Bringing Checks Into the 21st Century


Checks have long been an accepted form of payment - with a similar system in place even as far back as 321 BC in India. Essentially, a check comes in the form of a piece of paper detailing an amount of money that should be transferred from one account holder to another. On every check, the following four pieces of information are usually included:

  • The drawer: This is the name of the person or entity whose bank or checking account should be ‘drawn.’ In other words, this is the person who will be paying the money to the recipient.
  • The payee: This is the name of the person or entity entitled to be paid by the drawer the full amount shown on the check.
  • The drawee: Usually visible on the check, this is the bank’s name or other institution where this specific check can be presented for processing. 
  • The amount: This is the amount of money that the drawer intends to pay the payee. Usually, the amount must be written out in words as well as figures. 

As check usage increased rapidly during the 19th and 20th centuries, extra security measures were brought into place. These are still prominent features today, helping to make checks a very recognizable form of payment. 

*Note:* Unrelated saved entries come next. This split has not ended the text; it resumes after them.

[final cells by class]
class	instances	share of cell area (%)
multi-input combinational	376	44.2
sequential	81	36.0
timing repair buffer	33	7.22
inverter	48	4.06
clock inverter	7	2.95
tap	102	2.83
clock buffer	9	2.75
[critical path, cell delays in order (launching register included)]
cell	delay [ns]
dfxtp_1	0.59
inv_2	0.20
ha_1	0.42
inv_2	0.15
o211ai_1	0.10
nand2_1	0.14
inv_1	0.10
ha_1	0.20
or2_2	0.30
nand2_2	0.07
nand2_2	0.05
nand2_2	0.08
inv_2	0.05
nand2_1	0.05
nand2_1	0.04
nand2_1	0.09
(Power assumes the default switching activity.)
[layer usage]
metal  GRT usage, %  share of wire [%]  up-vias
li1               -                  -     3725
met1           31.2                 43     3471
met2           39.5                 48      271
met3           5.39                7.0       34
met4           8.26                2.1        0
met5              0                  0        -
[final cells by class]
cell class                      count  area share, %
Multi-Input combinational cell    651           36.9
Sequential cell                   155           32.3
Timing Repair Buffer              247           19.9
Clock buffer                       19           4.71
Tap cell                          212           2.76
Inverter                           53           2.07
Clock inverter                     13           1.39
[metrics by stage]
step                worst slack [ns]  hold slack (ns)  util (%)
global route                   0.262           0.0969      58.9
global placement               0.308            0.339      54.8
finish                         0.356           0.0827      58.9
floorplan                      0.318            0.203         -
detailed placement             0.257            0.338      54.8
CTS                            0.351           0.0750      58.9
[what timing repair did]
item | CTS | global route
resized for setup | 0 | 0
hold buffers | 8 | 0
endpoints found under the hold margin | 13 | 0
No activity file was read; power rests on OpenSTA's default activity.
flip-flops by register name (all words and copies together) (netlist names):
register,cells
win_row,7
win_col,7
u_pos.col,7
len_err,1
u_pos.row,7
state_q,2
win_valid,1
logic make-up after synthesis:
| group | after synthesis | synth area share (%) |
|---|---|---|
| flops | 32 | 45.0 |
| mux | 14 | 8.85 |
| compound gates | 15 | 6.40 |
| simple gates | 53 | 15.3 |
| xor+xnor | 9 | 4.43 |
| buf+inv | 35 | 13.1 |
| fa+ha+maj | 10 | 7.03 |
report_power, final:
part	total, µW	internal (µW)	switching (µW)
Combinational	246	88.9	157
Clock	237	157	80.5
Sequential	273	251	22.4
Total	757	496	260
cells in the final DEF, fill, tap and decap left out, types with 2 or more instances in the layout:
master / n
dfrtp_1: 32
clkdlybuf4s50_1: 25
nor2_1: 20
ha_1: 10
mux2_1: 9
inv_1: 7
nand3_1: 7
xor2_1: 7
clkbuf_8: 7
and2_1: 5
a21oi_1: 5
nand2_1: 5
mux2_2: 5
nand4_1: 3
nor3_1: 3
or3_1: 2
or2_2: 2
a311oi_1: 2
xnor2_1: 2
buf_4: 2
<file path="src/rtl/spi_pkg.sv">
// Shared types and constants for the transmit-only SPI master.
// SPI_MOSI_INV_EN selects the line polarity applied by spi_line_bit.
package spi_pkg;

    typedef enum logic [2:0] {
        IDLE     = 3'd0,
        SETUP    = 3'd1,
        SHIFT_HI = 3'd2,
        SHIFT_LO = 3'd3,
        HOLD     = 3'd4
    } spi_tx_state_t;

    localparam logic SPI_SCK_IDLE  = 1'b0;
    localparam logic SPI_CS_ACTIVE = 1'b0;

    // Maps a data bit to the level driven on mosi.
    function automatic logic spi_line_bit(input logic data_bit);
`ifdef SPI_MOSI_INV_EN
        return ~data_bit;
`else
        return data_bit;
`endif
    endfunction

endpackage

</file>
<file path="src/rtl/spi_sck_gen.sv">
// Down-counter timing every SPI phase; reloaded on each state entry,
// expire marks the last cycle of the phase. Never wraps below zero.
module spi_sck_gen #(
    parameter int W = 4
) (
    input  logic         clk,
    input  logic         reset,
    input  logic         load,
    input  logic [W-1:0] load_val,
    output logic         expire
);

    logic [W-1:0] cnt_r;

    // Phase counter: load wins, otherwise count down and park at zero.
    always_ff @(posedge clk) begin
        if (reset) begin
            cnt_r <= '0;
        end else if (load) begin
            cnt_r <= load_val;
        end else if (cnt_r != '0) begin
            cnt_r <= cnt_r - W'(1);
        end
    end

    assign expire = (cnt_r == W'(1));

endmodule

</file>
<file path="src/rtl/spi_master_out.sv">
// Transmit-only SPI master, mode 0, MSB first. Option macro: SPI_MOSI_INV_EN
// (mosi carries complemented data). Pins are one register stage behind the FSM.
module spi_master_out #(
    parameter int BITS     = 32,
    parameter int CLKDIV   = 4,
    parameter int CS_SETUP = 2,
    parameter int CS_HOLD  = 2
) (
    input  logic            clk,
    input  logic            reset,
    input  logic [BITS-1:0] tx_data,
    input  logic            tx_valid,
    output logic            tx_ready,
    output logic            busy,
    output logic            done,
    output logic            cs,
    output logic            sck,
    output logic            mosi
);
    import spi_pkg::*;

    localparam int DW = $clog2(CLKDIV + CS_SETUP + CS_HOLD + 1);
    localparam int BW = $clog2(BITS + 1);

    spi_tx_state_t   state_r, state_s;
    logic [BITS-1:0] shift_r;
    logic [BW-1:0]   bit_cnt_r;
    logic            accept_s, last_bit_s, div_load_s, div_expire_s;
    logic [DW-1:0]   div_val_s;
    logic            cs_s, sck_s, mosi_s, done_s, busy_s;
    logic            cs_r, sck_r, mosi_r, done_r, busy_r;

    assign accept_s   = tx_valid && (state_r == IDLE);
    assign last_bit_s = (bit_cnt_r == BW'(BITS - 1));
    assign tx_ready   = (state_r == IDLE);

    spi_sck_gen #(.W(DW)) u_sck_gen (
        .clk      (clk),
        .reset    (reset),
        .load     (div_load_s),
        .load_val (div_val_s),
        .expire   (div_expire_s)
    );

    // State register.
    always_ff @(posedge clk) begin
        if (reset) begin
            state_r <= IDLE;
        end else begin
            state_r <= state_s;
        end
    end

    // Next-state logic and phase-length selection for the divider.
    always_comb begin
        state_s = state_r;
        case (state_r)
            IDLE:     if (accept_s)     state_s = SETUP;    else state_s = IDLE;
            SETUP:    if (div_expire_s) state_s = SHIFT_HI; else state_s = SETUP;
            SHIFT_HI: if (div_expire_s) state_s = SHIFT_LO; else state_s = SHIFT_HI;
            SHIFT_LO: begin
                if (div_expire_s) begin
                    if (last_bit_s) state_s = HOLD; else state_s = SHIFT_HI;
                end else begin
                    state_s = SHIFT_LO;
                end
            end
            HOLD:     if (div_expire_s) state_s = IDLE;     else state_s = HOLD;
            default:  state_s = IDLE;
        endcase
        div_load_s = (state_s != state_r);
        case (state_s)
            SETUP:    div_val_s = DW'(CS_SETUP);
            SHIFT_HI: div_val_s = DW'(CLKDIV);
            SHIFT_LO: div_val_s = DW'(CLKDIV);
            HOLD:     div_val_s = DW'(CS_HOLD);
            default:  div_val_s = '0;
        endcase
    end

    // Shift register and bit counter; the bit advances as the next high phase begins.
    always_ff @(posedge clk) begin
        if (reset) begin
            shift_r   <= '0;
            bit_cnt_r <= '0;
        end else if (accept_s) begin
            shift_r   <= tx_data;
            bit_cnt_r <= '0;
        end else if ((state_r == SHIFT_LO) && div_expire_s && !last_bit_s) begin
            shift_r   <= {shift_r[BITS-2:0], 1'b0};
            bit_cnt_r <= bit_cnt_r + BW'(1);
        end else begin
            shift_r   <= shift_r;
            bit_cnt_r <= bit_cnt_r;
        end
    end

    // Pin values derived from the current state; done fires while the pins leave HOLD.
    always_comb begin
        cs_s   = (state_r == IDLE) ? ~SPI_CS_ACTIVE : SPI_CS_ACTIVE;
        sck_s  = (state_r == SHIFT_HI) ? ~SPI_SCK_IDLE : SPI_SCK_IDLE;
        mosi_s = (state_r == IDLE) ? 1'b0 : spi_line_bit(shift_r[BITS-1]);
        done_s = (state_r == IDLE) && (cs_r == SPI_CS_ACTIVE);
        busy_s = (state_s != IDLE);
    end

    // Output register stage.
    always_ff @(posedge clk) begin
        if (reset) begin
            cs_r   <= ~SPI_CS_ACTIVE;
            sck_r  <= SPI_SCK_IDLE;
            mosi_r <= 1'b0;
            done_r <= 1'b0;
            busy_r <= 1'b0;
        end else begin
            cs_r   <= cs_s;
            sck_r  <= sck_s;
            mosi_r <= mosi_s;
            done_r <= done_s;
            busy_r <= busy_s;
        end
    end

    assign cs   = cs_r;
    assign sck  = sck_r;
    assign mosi = mosi_r;
    assign done = done_r;
    assign busy = busy_r;

endmodule

</file>
**src/rtl/timer_counter_nbit_pkg.sv**
```systemverilog
// Shared encodings for the timer: clock selects, waveform mode, flag/mask bit
// positions and prescaler divide constants.
package timer_counter_nbit_pkg;

  typedef enum logic [2:0] {
    CS_STOP     = 3'd0,
    CS_DIV1     = 3'd1,
    CS_DIV8     = 3'd2,
    CS_DIV64    = 3'd3,
    CS_DIV256   = 3'd4,
    CS_DIV1024  = 3'd5,
    CS_EXT_FALL = 3'd6,
    CS_EXT_RISE = 3'd7
  } cs_e;

  typedef enum logic {
    WGM_NORMAL = 1'b0,
    WGM_CTC    = 1'b1
  } wgm_e;

  localparam int TCCR_WGM_BIT = 3;
  localparam int TCCR_FOC_BIT = 7;

  localparam int TIFR_TOV   = 0;
  localparam int TIFR_OCF   = 1;
  localparam int TIMSK_TOIE = 0;
  localparam int TIMSK_OCIE = 1;

  localparam int PS_LOG2_DIV8    = 3;
  localparam int PS_LOG2_DIV64   = 6;
  localparam int PS_LOG2_DIV256  = 8;
  localparam int PS_LOG2_DIV1024 = 10;

  // True when the low lg bits of cnt are all ones.
  function automatic logic ps_hit(input logic [31:0] cnt, input int lg);
    logic [31:0] m;
    m = (32'd1 << lg) - 32'd1;
    return (cnt & m) == m;
  endfunction

endpackage

```
**src/rtl/timer_counter_nbit_prescaler.sv**
```systemverilog
// Free-running prescaler and optional external-pin edge detector producing a
// single-cycle count tick. External clock logic exists only with TIMER_EXT_CLK_EN.
module timer_prescaler
  import timer_counter_nbit_pkg::*;
#(
  parameter int PRESCALE_W = 10
) (
  input  logic clk_i,
  input  logic rst_ni,
  input  logic clr_i,
  input  cs_e  cs_i,
  input  logic t_pin_i,
  output logic tick_o
);

  logic [PRESCALE_W-1:0] cnt_q;
  logic [31:0]           cnt32;
  logic                  ext_rise, ext_fall;

  always_ff @(posedge clk_i or negedge rst_ni) begin
    if (!rst_ni)    cnt_q <= '0;
    else if (clr_i) cnt_q <= '0;
    else            cnt_q <= cnt_q + PRESCALE_W'(1);
  end

  assign cnt32 = 32'(cnt_q);

`ifdef TIMER_EXT_CLK_EN
  // [1:0] two-flop synchroniser, [2] previous synchronised level for edge detect
  logic [2:0] sync_q;

  always_ff @(posedge clk_i or negedge rst_ni) begin
    if (!rst_ni) sync_q <= '0;
    else         sync_q <= {sync_q[1:0], t_pin_i};
  end

  assign ext_rise = sync_q[1] & ~sync_q[2];
  assign ext_fall = ~sync_q[1] & sync_q[2];
`else
  logic unused_t_pin;
  assign unused_t_pin = t_pin_i;
  assign ext_rise     = 1'b0;
  assign ext_fall     = 1'b0;
`endif

  always_comb begin
    tick_o = 1'b0;
    unique case (cs_i)
      CS_STOP:     tick_o = 1'b0;
      CS_DIV1:     tick_o = 1'b1;
      CS_DIV8:     tick_o = ps_hit(cnt32, PS_LOG2_DIV8);
      CS_DIV64:    tick_o = ps_hit(cnt32, PS_LOG2_DIV64);
      CS_DIV256:   tick_o = ps_hit(cnt32, PS_LOG2_DIV256);
      CS_DIV1024:  tick_o = ps_hit(cnt32, PS_LOG2_DIV1024);
      CS_EXT_FALL: tick_o = ext_fall;
      CS_EXT_RISE: tick_o = ext_rise;
      default:     tick_o = 1'b0;
    endcase
  end

endmodule

```
**src/rtl/timer_counter_nbit.sv**
```systemverilog
// N-bit timer/counter with compare, CTC mode, overflow/compare flags and IRQs.
// External pin clocking (CS 6/7) is built only when TIMER_EXT_CLK_EN is defined.
module timer_counter_nbit
  import timer_counter_nbit_pkg::*;
#(
  parameter int WIDTH      = 8,
  parameter int PRESCALE_W = 10
) (
  input  logic             sysClock,
  input  logic             system_reset,
  input  logic [WIDTH-1:0] data_in,
  input  logic             tcnt_we,
  input  logic             tccr_we,
  input  logic             ocr_we,
  input  logic             timsk_we,
  input  logic             tifr_we,
  input  logic             t_pin,
  output logic [WIDTH-1:0] tcnt_out,
  output logic [WIDTH-1:0] ocr_out,
  output logic [7:0]       tccr_out,
  output logic [7:0]       timsk_out,
  output logic [7:0]       tifr_out,
  output logic             irq_ovf,
  output logic             irq_comp
);

  localparam logic [WIDTH-1:0] TCNT_MAX = '1;

  logic [WIDTH-1:0] tcnt_q, tcnt_d, ocr_q;
  logic [6:0]       tccr_q;
  logic [7:0]       timsk_q;
  logic [1:0]       tifr_q, tifr_d, flag_set, flag_clr;
  logic             supp_q, supp_d;
  logic             tick, match;
  cs_e              cs;
  wgm_e             wgm;

  assign cs  = cs_e'(tccr_q[2:0]);
  assign wgm = wgm_e'(tccr_q[TCCR_WGM_BIT]);

  timer_prescaler #(.PRESCALE_W(PRESCALE_W)) u_prescaler (
    .clk_i   (sysClock),
    .rst_ni  (system_reset),
    .clr_i   (tccr_we),
    .cs_i    (cs),
    .t_pin_i (t_pin),
    .tick_o  (tick)
  );

  // supp_q masks the compare on the first tick after a software TCNT load
  assign match = (tcnt_q == ocr_q) && !supp_q;

  always_comb begin
    tcnt_d   = tcnt_q;
    supp_d   = supp_q;
    flag_set = '0;
    flag_clr = '0;
    if (tcnt_we) begin
      tcnt_d = data_in;
      supp_d = 1'b1;
    end else if (tick) begin
      supp_d = 1'b0;
      if (match)              flag_set[TIFR_OCF] = 1'b1;
      if (tcnt_q == TCNT_MAX) flag_set[TIFR_TOV] = 1'b1;
      if (wgm == WGM_CTC && match) tcnt_d = '0;
      else                         tcnt_d = tcnt_q + WIDTH'(1);
    end
    if (tccr_we && data_in[TCCR_FOC_BIT]) flag_set[TIFR_OCF] = 1'b1;
    if (tifr_we) flag_clr = data_in[1:0];
    tifr_d = (tifr_q & ~flag_clr) | flag_set;
  end

  always_ff @(posedge sysClock or negedge system_reset) begin
    if (!system_reset) begin
      tcnt_q  <= '0;
      ocr_q   <= '0;
      tccr_q  <= '0;
      timsk_q <= '0;
      tifr_q  <= '0;
      supp_q  <= 1'b0;
    end else begin
      tcnt_q <= tcnt_d;
      supp_q <= supp_d;
      tifr_q <= tifr_d;
      if (ocr_we)   ocr_q   <= data_in;
      if (tccr_we)  tccr_q  <= data_in[6:0];
      if (timsk_we) timsk_q <= data_in[7:0];
    end
  end

  assign tcnt_out  = tcnt_q;
  assign ocr_out   = ocr_q;
  assign tccr_out  = {1'b0, tccr_q};
  assign timsk_out = timsk_q;
  assign tifr_out  = {6'b0, tifr_q};
  assign irq_ovf   = tifr_q[TIFR_TOV] & timsk_q[TIMSK_TOIE];
  assign irq_comp  = tifr_q[TIFR_OCF] & timsk_q[TIMSK_OCIE];

endmodule

```
**src/rtl/pkg_labso.sv**
```systemverilog
// Shared definitions for the LabSO core: FSM state encoding and default address constants.
package pkg_labso;

    localparam int unsigned LARGURA_PC_PADRAO = 32;
    localparam int unsigned VETOR_SO_PADRAO   = 0;

    typedef enum logic [1:0] {
        EXECUTA = 2'd0,
        HALT    = 2'd1,
        ESPERA  = 2'd2
    } estado_t;

endpackage

```
**src/rtl/sincroniza_borda.sv**
```systemverilog
// Two-flop synchronizer for an asynchronous button followed by a registered rising-edge pulse.
module sincroniza_borda (
    input  logic clock,
    input  logic reset,
    input  logic entrada,
    output logic pulso
);

    logic sinc1, sinc2, anterior;

    always_ff @(posedge clock) begin
        if (reset) begin
            sinc1    <= 1'b0;
            sinc2    <= 1'b0;
            anterior <= 1'b0;
            pulso    <= 1'b0;
        end else begin
            sinc1    <= entrada;
            sinc2    <= sinc1;
            anterior <= sinc2;
            // One pulse per press, however long the button is held.
            pulso    <= sinc2 & ~anterior;
        end
    end

endmodule

```
**src/rtl/sequenciador_pc.sv**
```systemverilog
// Program-counter sequencer: next-pc selection, HALT / input-wait FSM and OS return register.
module sequenciador_pc
    import pkg_labso::*;
#(
    parameter int unsigned LARGURA_PC = LARGURA_PC_PADRAO,
    parameter int unsigned PC_RESET   = 0,
    parameter int unsigned VETOR_SO   = VETOR_SO_PADRAO
) (
    input  logic                  clock,
    input  logic                  reset,
    input  logic                  resultado_comparacao,
    input  logic                  eh_branch,
    input  logic                  eh_jump,
    input  logic                  eh_jr,
    input  logic                  eh_syscall,
    input  logic                  eh_retorno,
    input  logic                  eh_halt,
    input  logic                  eh_entrada,
    input  logic                  stall,
    input  logic                  retomar,
    input  logic                  botao_confirma,
    input  logic [15:0]           imediato,
    input  logic [25:0]           endereco_jump,
    input  logic [LARGURA_PC-1:0] valor_registrador,
    output logic [LARGURA_PC-1:0] pc,
    output logic [LARGURA_PC-1:0] pc_mais_um,
    output logic [LARGURA_PC-1:0] pc_salvo,
    output logic                  habilita_execucao,
    output logic                  parado,
    output logic                  esperando_entrada
);

    localparam logic [LARGURA_PC-1:0] PC_INICIAL = LARGURA_PC'(PC_RESET);
    localparam logic [LARGURA_PC-1:0] ENDERECO_SO = LARGURA_PC'(VETOR_SO);

    estado_t               estado, estado_prox;
    logic [LARGURA_PC-1:0] pc_prox, salvo_prox;
    logic [LARGURA_PC-1:0] alvo_branch, alvo_jump;
    logic                  confirma_pulso;

    sincroniza_borda u_sincroniza_borda (
        .clock   (clock),
        .reset   (reset),
        .entrada (botao_confirma),
        .pulso   (confirma_pulso)
    );

    assign pc_mais_um  = pc + 1'b1;
    assign alvo_branch = pc_mais_um + {{(LARGURA_PC-16){imediato[15]}}, imediato};
    assign alvo_jump   = {pc[LARGURA_PC-1:26], endereco_jump};

    always_comb begin
        pc_prox           = pc;
        salvo_prox        = pc_salvo;
        estado_prox       = estado;
        habilita_execucao = 1'b0;
        case (estado)
            EXECUTA: begin
                habilita_execucao = !stall;
                if (!stall) begin
                    if (eh_halt) begin
                        estado_prox = HALT;
                    end else if (eh_entrada) begin
                        if (confirma_pulso) begin
                            pc_prox = pc_mais_um;
                        end else begin
                            estado_prox       = ESPERA;
                            habilita_execucao = 1'b0;
                        end
                    end else if (eh_syscall) begin
                        salvo_prox = pc_mais_um;
                        pc_prox    = ENDERECO_SO;
                    end else if (eh_retorno) begin
                        pc_prox = pc_salvo;
                    end else if (eh_jr) begin
                        pc_prox = valor_registrador;
                    end else if (eh_jump) begin
                        pc_prox = alvo_jump;
                    end else if (eh_branch && resultado_comparacao) begin
                        pc_prox = alvo_branch;
                    end else begin
                        pc_prox = pc_mais_um;
                    end
                end
            end
            HALT: begin
                // Step over the halt instruction exactly once when resumed.
                if (retomar) begin
                    pc_prox     = pc_mais_um;
                    estado_prox = EXECUTA;
                end
            end
            ESPERA: begin
                if (confirma_pulso) begin
                    habilita_execucao = 1'b1;
                    pc_prox           = pc_mais_um;
                    estado_prox       = EXECUTA;
                end
            end
            default: estado_prox = EXECUTA;
        endcase
    end

    always_ff @(posedge clock) begin
        if (reset) begin
            estado            <= EXECUTA;
            pc                <= PC_INICIAL;
            pc_salvo          <= '0;
            parado            <= 1'b0;
            esperando_entrada <= 1'b0;
        end else begin
            estado            <= estado_prox;
            pc                <= pc_prox;
            pc_salvo          <= salvo_prox;
            parado            <= (estado_prox == HALT);
            esperando_entrada <= (estado_prox == ESPERA);
        end
    end

endmodule
```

  1. The drawer is required to sign the check for security reasons.
  2. The drawer is required to write the amount in words as well as numerically. 

The first point is quite self-explanatory, but why must the drawer write the amount in words and figures? The truth is that doing this prevents fraudulent acts from being committed by the payee when it comes to the check amount. If a drawer hands a check to a payee, the payee could manipulate the check before giving it to the drawee. If an amount is only drawn up numerically, an unscrupulous payee might like to add an extra ‘zero’ to the amount written by the drawer! Especially if you are a younger reader, look at this template of a check below to understand exactly how they work.


Credit: American Bank Checks


A Very Brief History of Checks

As mentioned, the first records of a system similar to check payments were in India from 321 to 185 BC. Commonplace in the Maurya Empire was an instrument called an Adesha - ordering the transfer of currency from one person to another.

Slightly more recently, ancient Romans and Persians employed similar documents or ‘contracts’ that mandated the transfer of money. Transitioning to more modern times, 13th century Venice pioneered a ‘bill of exchange’ that facilitated international trade without trading precious metals like gold physically. 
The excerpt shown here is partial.